The following listing has lines to check for the word "with"; give only the number of lines that contain it.

DATA EXCERPTS START

==> config.mk <==
export PLATFORM = sky130hd
export DESIGN_NAME = parallel_program_port
export DESIGN_NICKNAME = d
export VERILOG_FILES = /design/src/hdl/ppp_pkg.sv /design/src/hdl/req_fifo.sv /design/src/hdl/prog_entry.sv /design/src/hdl/parallel_program_port.sv
export VERILOG_INCLUDE_DIRS = /design/src /design/src/hdl
export SDC_FILE = /design/constraint.sdc
export NUM_CORES = 1
export LEC_CHECK = 0
export BUFFER_PORTS_ARGS = -buffer_cell sky130_fd_sc_hd__buf_4
export CORE_ASPECT_RATIO = 1.5
export CORE_UTILIZATION = 45
export CTS_CLUSTER_SIZE = 28
export DETAILED_ROUTE_END_ITERATION = 12
export HOLD_SLACK_MARGIN = 0.02
export PLACE_DENSITY = 0.76
export SLEW_MARGIN = 20
export SYNTH_ARGS = -nofsm -noshare
export SYNTH_HDL_FRONTEND = slang
export SYNTH_SLANG_ARGS = --single-unit
export TNS_END_PERCENT = 1
==> constraint.sdc <==
create_clock -name mclk -period 2.9 [get_ports mclk]
set_input_delay 0.58 -clock mclk [delete_from_list [all_inputs] [get_ports mclk]]
set_output_delay 0.58 -clock mclk [all_outputs]
set_load 0.01 [all_outputs]
==> src/hdl/ppp_cfg.svh <==
`ifndef PPP_CFG_SVH
`define PPP_CFG_SVH
// ****************************************************************
// action select codes sampled at the load strobe
// ****************************************************************
`define ACT_ADDR 2'h0
`define ACT_DATA 2'h1
`define ACT_CMD 2'h2
`define ACT_IDLE 2'h3
// byte select pair during address loading
`define BSEL_LO 2'h0
`define BSEL_HI 2'h1
`define BSEL_EXT 2'h2
// command bytes
`define CMD_NOP 8'h00
`define CMD_ERASE 8'h80
`define CMD_WR_FUSE 8'h40
`define CMD_WR_LOCK 8'h20
`define CMD_WR_FLASH 8'h10
`define CMD_WR_EE 8'h11
`define CMD_RD_SIG 8'h08
`define CMD_RD_FUSE 8'h04
`define CMD_RD_FLASH 8'h02
`define CMD_RD_EE 8'h03
// memory geometry
`define FLASH_ADDR_W 14
`define FLASH_WORD_W 7
`define EE_ADDR_W 10
`define EE_BYTE_W 3
// reset values and entry timing
`define RESET_BYTE 8'h00
`define ENTRY_PINS_IDLE 4'h0
`define MCLK_PERIOD_NS 25
`define ENTRY_QUIET_NS 100
`define ENTRY_QUIET_CYC ((`ENTRY_QUIET_NS + `MCLK_PERIOD_NS - 1) / `MCLK_PERIOD_NS)
`endif

==> src/hdl/ppp_pkg.sv <==
package ppp_pkg;
    // operations handed to the nonvolatile macro
    typedef enum logic [3:0] {
        OP_NONE = 4'h0,
        OP_LATCH_FLASH = 4'h1,
        OP_LATCH_EE = 4'h2,
        OP_PROG_FLASH = 4'h3,
        OP_PROG_EE = 4'h4,
        OP_WR_FUSE = 4'h5,
        OP_WR_LOCK = 4'h6,
        OP_ERASE_FLASH = 4'h7,
        OP_ERASE_EE = 4'h8,
        OP_ERASE_LOCK = 4'h9,
        OP_END = 4'ha
    } nvm_op_type;
    typedef struct packed {
        nvm_op_type op;
        logic [15:0] addr;
        logic [15:0] data;
        logic [1:0] bsel;
    } nvm_req_type;
    typedef struct packed {
        logic [7:0] cmd;
        logic [23:0] addr;
        logic [1:0] bsel;
    } rd_req_type;
    typedef struct packed {
        logic load_strobe;
        logic page_latch_strobe;
        logic action_select_hi;
        logic action_select_lo;
        logic byte_select_hi;
        logic byte_select_lo;
        logic wr_n;
        logic oe_n;
    } ctl_pins_type;
    typedef enum logic [2:0] {
        ST_IDLE = 3'b001,
        ST_ISSUE = 3'b010,
        ST_BUSY = 3'b100
    } state_type;
endpackage : ppp_pkg
===== config.mk =====
export PLATFORM = sky130hd
export DESIGN_NAME = gcc_gate_current_regs
export DESIGN_NICKNAME = d
export VERILOG_FILES = /design/src/gcc_pkg.sv /design/src/gcc_gate_current_regs.sv
export VERILOG_INCLUDE_DIRS = /design/src
export SDC_FILE = /design/constraint.sdc
export NUM_CORES = 1
export LEC_CHECK = 0
export BUFFER_PORTS_ARGS = -buffer_cell sky130_fd_sc_hd__buf_4
export CORE_ASPECT_RATIO = 0.9
export CORE_MARGIN = 2
export CORE_UTILIZATION = 43
export DETAILED_ROUTE_END_ITERATION = 16
export GPL_TIMING_DRIVEN = 1
export MAX_ROUTING_LAYER = met4
export PLACE_DENSITY = 0.8
export SYNTH_ARGS = -nofsm -noshare
export SYNTH_HDL_FRONTEND = slang
export SYNTH_SLANG_ARGS = --single-unit
export TNS_END_PERCENT = 20

===== constraint.sdc =====
create_clock -name clk -period 1.8 [get_ports clk]
set_input_delay 0.18 -clock clk [delete_from_list [all_inputs] [get_ports clk]]
set_output_delay 0.18 -clock clk [all_outputs]
set_load 0.01 [all_outputs]

===== src/gcc_map.svh =====
// offsets, field positions, reset values and codes of the gate current registers
// assumes a 32-bit apb slave with one aligned word per register index
`ifndef GCC_MAP_SVH
`define GCC_MAP_SVH

// register indices; byte address is four times the index
`define GCC_IDX_LOCK 6'h04
`define GCC_IDX_HS 6'h06
`define GCC_IDX_LS 6'h07
`define GCC_ADDR_LOCK {`GCC_IDX_LOCK, 2'b00}
`define GCC_ADDR_HS {`GCC_IDX_HS, 2'b00}
`define GCC_ADDR_LS {`GCC_IDX_LS, 2'b00}

// reset values
`define GCC_RST_HS 8'hFF
`define GCC_RST_LS 8'hFF
`define GCC_RST_LOCK 3'h3

// field positions inside the gate current registers
`define GCC_SRC_MSB 7
`define GCC_SRC_LSB 4
`define GCC_SNK_MSB 3
`define GCC_SNK_LSB 0

// lock field position and patterns
`define GCC_LOCK_MSB 3
`define GCC_LOCK_LSB 1
`define GCC_PAT_LOCK 3'h6
`define GCC_PAT_UNLOCK 3'h3

`endif


===== src/gcc_pkg.sv =====
// types shared by the gate current register bank
// assumes gcc_map.svh supplies the numeric constants
package gcc_pkg;

  // register selected by an apb address
  typedef enum logic [1:0] {
    GCC_SEL_NONE,
    GCC_SEL_LOCK,
    GCC_SEL_HS,
    GCC_SEL_LS
  } gcc_sel_t;

  // static current codes toward the analog drive stages
  typedef struct packed {
    logic [3:0] hsSourceCurrentCode;
    logic [3:0] hsSinkCurrentCode;
    logic [3:0] lsSourceCurrentCode;
    logic [3:0] lsSinkCurrentCode;
  } gcc_codes_t;

  // whole state of the register bank
  typedef struct packed {
    logic [7:0] highSideGateCurrent;
    logic [7:0] lowSideGateCurrent;
    logic [2:0] lockPat;
    logic [31:0] rdData;
  } gcc_state_t;

endpackage


===== src/gcc_gate_current_regs.sv =====
// gate current configuration registers behind an apb slave
// assumes one clock, synchronous reset and an apb master on the same clock
// limitation: only byte lane 0 carries data, lanes 1 to 3 are dropped
`timescale 1ns/1ps
`include "gcc_map.svh"

// How it works
// - low-side register at index 7, resets FFh
// - bits 7-4 of high-side: source code, reset 1111b
// - bits 3-0 of high-side: sink code, reset 1111b
// - bits 7-4 of low-side: source code, reset 1111b
// - bits 3-0 of low-side: sink code, reset 1111b
// - lock pattern 110b blocks writes, 011b frees them
module gcc_gate_current_regs (
  input wire logic clk,
  input wire logic rst,
  input wire logic psel,
  input wire logic penable,
  input wire logic pwrite,
  input wire logic [7:0] paddr,
  input wire logic [31:0] pwdata,
  input wire logic [3:0] pstrb,
  output logic pready,
  output logic pslverr,
  output logic [31:0] prdata,
  output gcc_pkg::gcc_codes_t codes
);
  import gcc_pkg::*;

  gcc_state_t state_ff;
  gcc_state_t nxt_state;
  gcc_sel_t setupSel;
  gcc_sel_t accessSel;
  logic accessDone;
  logic wrDone;
  logic locked;

  // address decode, shared by setup and access phases
  // unmapped addresses fall through to none, so they never reach state
  function automatic gcc_sel_t decodeSel(input logic [7:0] addr);
    gcc_sel_t sel;
    sel = GCC_SEL_NONE;
    if (addr == `GCC_ADDR_LOCK) begin
      sel = GCC_SEL_LOCK;
    end else if (addr == `GCC_ADDR_HS) begin
      sel = GCC_SEL_HS;
    end else if (addr == `GCC_ADDR_LS) begin
      sel = GCC_SEL_LS;
    end
    return sel;
  endfunction

  // zero wait states; unmapped addresses answer with an error
  assign setupSel = decodeSel(paddr);
  assign accessSel = setupSel;
  // the slave never stretches, but a master must still wait on pready
  assign pready = 1'b1;
  assign pslverr = psel && penable && (accessSel == GCC_SEL_NONE);
  assign accessDone = psel && penable && pready;
  assign wrDone = accessDone && pwrite && pstrb[0] && !pslverr;
  // only two patterns are ever stored, so a compare with one is enough
  assign locked = (state_ff.lockPat == `GCC_PAT_LOCK);

  // next state: writes land at the access edge, read data caught in setup
  always_comb begin
    nxt_state = state_ff;
    if (wrDone) begin
      if (accessSel == GCC_SEL_LOCK) begin
        // patterns other than the two known ones leave the lock alone
        if (pwdata[`GCC_LOCK_MSB:`GCC_LOCK_LSB] == `GCC_PAT_LOCK ||
            pwdata[`GCC_LOCK_MSB:`GCC_LOCK_LSB] == `GCC_PAT_UNLOCK) begin
          nxt_state.lockPat = pwdata[`GCC_LOCK_MSB:`GCC_LOCK_LSB];
        end
      end else if (!locked) begin
        if (accessSel == GCC_SEL_HS) begin
          nxt_state.highSideGateCurrent = pwdata[7:0];
        end else if (accessSel == GCC_SEL_LS) begin
          nxt_state.lowSideGateCurrent = pwdata[7:0];
        end
      end
    end
    // latching in setup keeps prdata a flop output for the access phase
    if (psel && !penable) begin
      nxt_state.rdData = 32'h0000_0000;
      if (setupSel == GCC_SEL_HS) begin
        nxt_state.rdData = {24'h00_0000, state_ff.highSideGateCurrent};
      end else if (setupSel == GCC_SEL_LS) begin
        nxt_state.rdData = {24'h00_0000, state_ff.lowSideGateCurrent};
      end else if (setupSel == GCC_SEL_LOCK) begin
        nxt_state.rdData = {28'h000_0000, state_ff.lockPat, 1'b0};
      end
    end
  end

  // state register with synchronous reset
  always_ff @(posedge clk) begin
    if (rst) begin
      state_ff.highSideGateCurrent <= `GCC_RST_HS;
      state_ff.lowSideGateCurrent <= `GCC_RST_LS;
      state_ff.lockPat <= `GCC_RST_LOCK;
      // read data cleared too, so nothing stale shows after reset
      state_ff.rdData <= 32'h0000_0000;
    end else begin
      state_ff <= nxt_state;
    end
  end

  // codes come straight from the flops, so the analog side never sees glitches
  assign prdata = state_ff.rdData;
  assign codes.hsSourceCurrentCode = state_ff.highSideGateCurrent[`GCC_SRC_MSB:`GCC_SRC_LSB];
  assign codes.hsSinkCurrentCode = state_ff.highSideGateCurrent[`GCC_SNK_MSB:`GCC_SNK_LSB];
  assign codes.lsSourceCurrentCode = state_ff.lowSideGateCurrent[`GCC_SRC_MSB:`GCC_SRC_LSB];
  assign codes.lsSinkCurrentCode = state_ff.lowSideGateCurrent[`GCC_SNK_MSB:`GCC_SNK_LSB];
endmodule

DATA EXCERPTS END

ANSWER →
4